1. What is Venlafaxine Retard Krka and what is it used for

Venlafaxine Retard Krka contains the active substance venlafaxine.

Venlafaxine Retard Krka is an antidepressant that belongs to a group of medicines called serotonin and norepinephrine reuptake inhibitors (SNRIs). This group of medicines is used to treat depression and other conditions such as anxiety disorders. It is thought that people who are depressed and/or anxious have lower levels of serotonin and noradrenaline in the brain. The way that Venlafaxine Retard Krka works is not fully understood but it is believed to help increase the levels of serotonin and noradrenaline in the brain.

Venlafaxine Retard Krka is used to treat adults with depression. Venlafaxine Retard Krka is also used to treat adults with the following anxiety disorders: generalised anxiety disorder, social anxiety disorder (fear or avoidance of social situations) and panic disorder (panic attacks). Treating depression and anxiety disorders effectively is important to help you feel better. If left untreated, your condition may not improve or may get worse and become more difficult to treat.

2. What you need to know before you take Venlafaxine Retard Krka

Do not take Venlafaxine Retard Krka

• If you are allergic to venlafaxine or any of the other ingredients of this medicine (listed in section 6).
• If you are also taking or have taken within the last 14 days any medicines known as irreversible monoamine oxidase inhibitors (MAOIs) used to treat depression or Parkinson’s disease. Taking an irreversible MAOI with Venlafaxine Retard Krka may cause serious or even life-threatening side effects. Also, you must wait at least 7 days after you stop taking Venlafaxine Retard Krka before you take any irreversible MAOI (see also the section “Other medicines and Venlafaxine Retard Krka” and the information in that section about “Serotonin Syndrome”).

Warnings and precautions

Consult your doctor or pharmacist before taking Venlafaxine Retard Krka:

• If you are taking other medicines that, when taken with Venlafaxine Retard Krka, may increase the risk of developing serotonin syndrome (see the section “Other medicines and Venlafaxine Retard Krka”)
• If you have eye problems, such as certain types of glaucoma (increased pressure in the eye)
• If you have a history of high blood pressure
• If you have a history of heart problems
• If you have been told you have an abnormal heart rhythm
• If you have a history of seizures (fits)
• If you have a history of low sodium levels in your blood (hyponatraemia)
• If you have a tendency to develop bruises or have a tendency to bleed easily (a history of bleeding disorders), if you are pregnant (see Pregnancy, breast-feeding and fertility) or if you are using other medicines that may increase the risk of bleeding, e.g. warfarin (used to prevent blood clots)
• If your cholesterol levels increase
• If you have a history of, or if a family member has had, mania or bipolar disorder (feeling overexcited or irritable)
• If you have a history of aggressive behaviour

Venlafaxine Retard Krka may cause a sensation of restlessness or an inability to sit or stand still during the first few weeks of treatment. You should consult your doctor if this happens to you.

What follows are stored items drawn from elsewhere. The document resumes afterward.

File: src/rtl/cv32e40p_rf_wb_arbiter.sv
// Write-back arbiter: shares the two register file write ports among NUM_REQ sources,
// granting up to two distinct-address writers per cycle in round-robin order.
module cv32e40p_rf_wb_arbiter #(
    parameter int unsigned ADDR_WIDTH = 6,
    parameter int unsigned DATA_WIDTH = 32,
    parameter int unsigned NUM_REQ    = 4
) (
    input  logic                                 clk,
    input  logic                                 rst,
    input  logic [NUM_REQ-1:0]                   req_valid_i,
    input  logic [NUM_REQ-1:0][ADDR_WIDTH-1:0]   req_addr_i,
    input  logic [NUM_REQ-1:0][DATA_WIDTH-1:0]   req_data_i,
    output logic [NUM_REQ-1:0]                   req_ready_o,
    output logic [ADDR_WIDTH-1:0]                waddr_a_o,
    output logic [DATA_WIDTH-1:0]                wdata_a_o,
    output logic                                 we_a_o,
    output logic [ADDR_WIDTH-1:0]                waddr_b_o,
    output logic [DATA_WIDTH-1:0]                wdata_b_o,
    output logic                                 we_b_o,
    output logic [2**ADDR_WIDTH-1:0]             wb_pending_o
);

    localparam int unsigned PTR_W = (NUM_REQ > 1) ? $clog2(NUM_REQ) : 1;

    logic [PTR_W-1:0]       rr_ptr_q, rr_ptr_d;
    logic                   g1Found, g2Found;
    logic [PTR_W-1:0]       g1Idx, g2Idx;

    logic [ADDR_WIDTH-1:0]  waddr_a_q, waddr_b_q;
    logic [DATA_WIDTH-1:0]  wdata_a_q, wdata_b_q;
    logic                   we_a_q, we_b_q;

    function automatic logic [PTR_W-1:0] wrapInc(input logic [PTR_W-1:0] idx);
        if (32'(idx) == NUM_REQ - 1) begin
            return '0;
        end
        return idx + PTR_W'(1);
    endfunction

    // Scan from the pointer; the second grant skips anyone aiming at the first grant's register.
    always_comb begin
        logic [PTR_W-1:0] scanIdx;
        g1Found = 1'b0;
        g2Found = 1'b0;
        g1Idx   = '0;
        g2Idx   = '0;
        scanIdx = rr_ptr_q;
        for (int k = 0; k < int'(NUM_REQ); k++) begin
            if (req_valid_i[scanIdx]) begin
                if (!g1Found) begin
                    g1Found = 1'b1;
                    g1Idx   = scanIdx;
                end else if (!g2Found && (req_addr_i[scanIdx] != req_addr_i[g1Idx])) begin
                    g2Found = 1'b1;
                    g2Idx   = scanIdx;
                end
            end
            scanIdx = wrapInc(scanIdx);
        end
    end

    always_comb begin
        req_ready_o = '0;
        if (g1Found) begin
            req_ready_o[g1Idx] = 1'b1;
        end
        if (g2Found) begin
            req_ready_o[g2Idx] = 1'b1;
        end
    end

    always_comb begin
        rr_ptr_d = rr_ptr_q;
        if (g2Found) begin
            rr_ptr_d = wrapInc(g2Idx);
        end else if (g1Found) begin
            rr_ptr_d = wrapInc(g1Idx);
        end
    end

    // Port B is the register file's priority port, so it always takes the first grant.
    always_ff @(posedge clk) begin
        if (rst) begin
            rr_ptr_q  <= '0;
            waddr_a_q <= '0;
            wdata_a_q <= '0;
            we_a_q    <= 1'b0;
            waddr_b_q <= '0;
            wdata_b_q <= '0;
            we_b_q    <= 1'b0;
        end else begin
            rr_ptr_q <= rr_ptr_d;
            we_b_q   <= 1'b0;
            we_a_q   <= 1'b0;
            if (g1Found) begin
                waddr_b_q <= req_addr_i[g1Idx];
                wdata_b_q <= req_data_i[g1Idx];
                we_b_q    <= (req_addr_i[g1Idx] != '0);
            end
            if (g2Found) begin
                waddr_a_q <= req_addr_i[g2Idx];
                wdata_a_q <= req_data_i[g2Idx];
                we_a_q    <= (req_addr_i[g2Idx] != '0);
            end
        end
    end

    assign waddr_a_o = waddr_a_q;
    assign wdata_a_o = wdata_a_q;
    assign we_a_o    = we_a_q;
    assign waddr_b_o = waddr_b_q;
    assign wdata_b_o = wdata_b_q;
    assign we_b_o    = we_b_q;

    always_comb begin
        wb_pending_o = '0;
        if (we_a_q) begin
            wb_pending_o[waddr_a_q] = 1'b1;
        end
        if (we_b_q) begin
            wb_pending_o[waddr_b_q] = 1'b1;
        end
    end

    noSameAddrWrite : assert property (@(posedge clk) disable iff (rst)
        !(we_a_q && we_b_q && (waddr_a_q == waddr_b_q)));

endmodule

Do not drink alcohol while you are taking venlafaxine, as this may increase the risk of side effects. Taking venlafaxine in combination with alcohol, as well as with certain other medicines, may increase the risk of side effects, including those that affect the rhythm of your heart.

Suicidal thoughts and worsening of your depression or anxiety disorder

If you are depressed and/or have an anxiety disorder, you can sometimes have thoughts of harming yourself or suicide. These thoughts may be more likely to occur when you first start taking antidepressants, since these medicines all take time to start working, usually around 2 weeks, but sometimes up to 4 weeks or more. These thoughts may also occur when your dose is reduced or when you stop taking Venlafaxine Retard Krka.

This is more likely to happen if:

• You have previously had thoughts about killing or harming yourself.
• You are a young adult. Information from clinical trials has shown an increased risk of suicidal behaviour in adults aged less than 25 years with psychiatric conditions who were treated with an antidepressant.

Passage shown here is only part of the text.